Dinuclear manganese, iron, chromium, and cobalt complexes derived from aroylhydrazone ligands: Synthetic strategies, crystal structures, and magnetic properties

• Synthetic strategies employed to obtain new and magnetically interesting dinuclear molecules based on iron, manganese, chromium, and cobalt metal ions.
• Compared crystal structures of 15 dinuclear complexes.
• Very strong ferromagnetic interactions in Mn3+ dinuclear compounds.
• Magnetostructural correlations discussed.
• Compared data from theoretical calculations.

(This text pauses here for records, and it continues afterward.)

[src/rtl/ep_dbuf_pkg.sv]
`timescale 1ns/1ps
package ep_dbuf_pkg;

  typedef enum logic [1:0] {
    KIND_CTRL = 2'b00,
    KIND_IN   = 2'b01,
    KIND_OUT  = 2'b10,
    KIND_RSVD = 2'b11
  } ep_kind_e;

  // descriptor word bits kept by a buffer register (bit 31 is the used flag)
  localparam int DESC_W = 31;

  // register word index inside one endpoint's four-word group
  localparam logic [1:0] W_CFG  = 2'd0;
  localparam logic [1:0] W_IRQ  = 2'd1;
  localparam logic [1:0] W_BUF0 = 2'd2;
  localparam logic [1:0] W_BUF1 = 2'd3;

  // buffer that a transfer of direction tin would use
  function automatic logic pick_buf(ep_kind_e k, logic tin, logic act,
                                    logic u0, logic u1);
    if (k == KIND_CTRL) return tin;
    if (act ? u1 : u0) return ~act;
    return act;
  endfunction

  // 1 when the endpoint must refuse a transfer of direction tin
  function automatic logic refuse(ep_kind_e k, logic tin, logic u0, logic u1);
    case (k)
      KIND_CTRL: return tin ? u1 : u0;
      KIND_IN:   return !tin || (u0 && u1);
      KIND_OUT:  return tin || (u0 && u1);
      default:   return 1'b1;
    endcase
  endfunction

endpackage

Coordination clusters of 3d metals continue to attract the intense interest of the scientists from the synthetic inorganic chemistry, bioinorganic chemistry and molecular magnetism communities. We review here the synthetic strategies employed in a continuous effort to obtain new and potentially magnetically interesting dinuclear molecules based on iron, manganese, chromium, and cobalt metal ions. The reported systems are pure homometallic 3d materials. We have focused on describing aspects of the synthesis, the crystal structures and the magnetic behaviour of these coordination compounds with low nuclearity. A deep solid-state and magnetic characterization of these systems has allowed us to gain evidence regarding the role played by weak exchange interactions and geometrical factors on the slow dynamics of the magnetization. In addition, the analysis through ab initio calculations has provided a valuable insight into the influence of organic periphery, bridging ligands, and remote substituents on the exchange coupling constant (J). In the case of a dinuclear complex based on manganese, the largest ferromagnetic interaction between two MnIII has been observed (J = 19.7 cm−1).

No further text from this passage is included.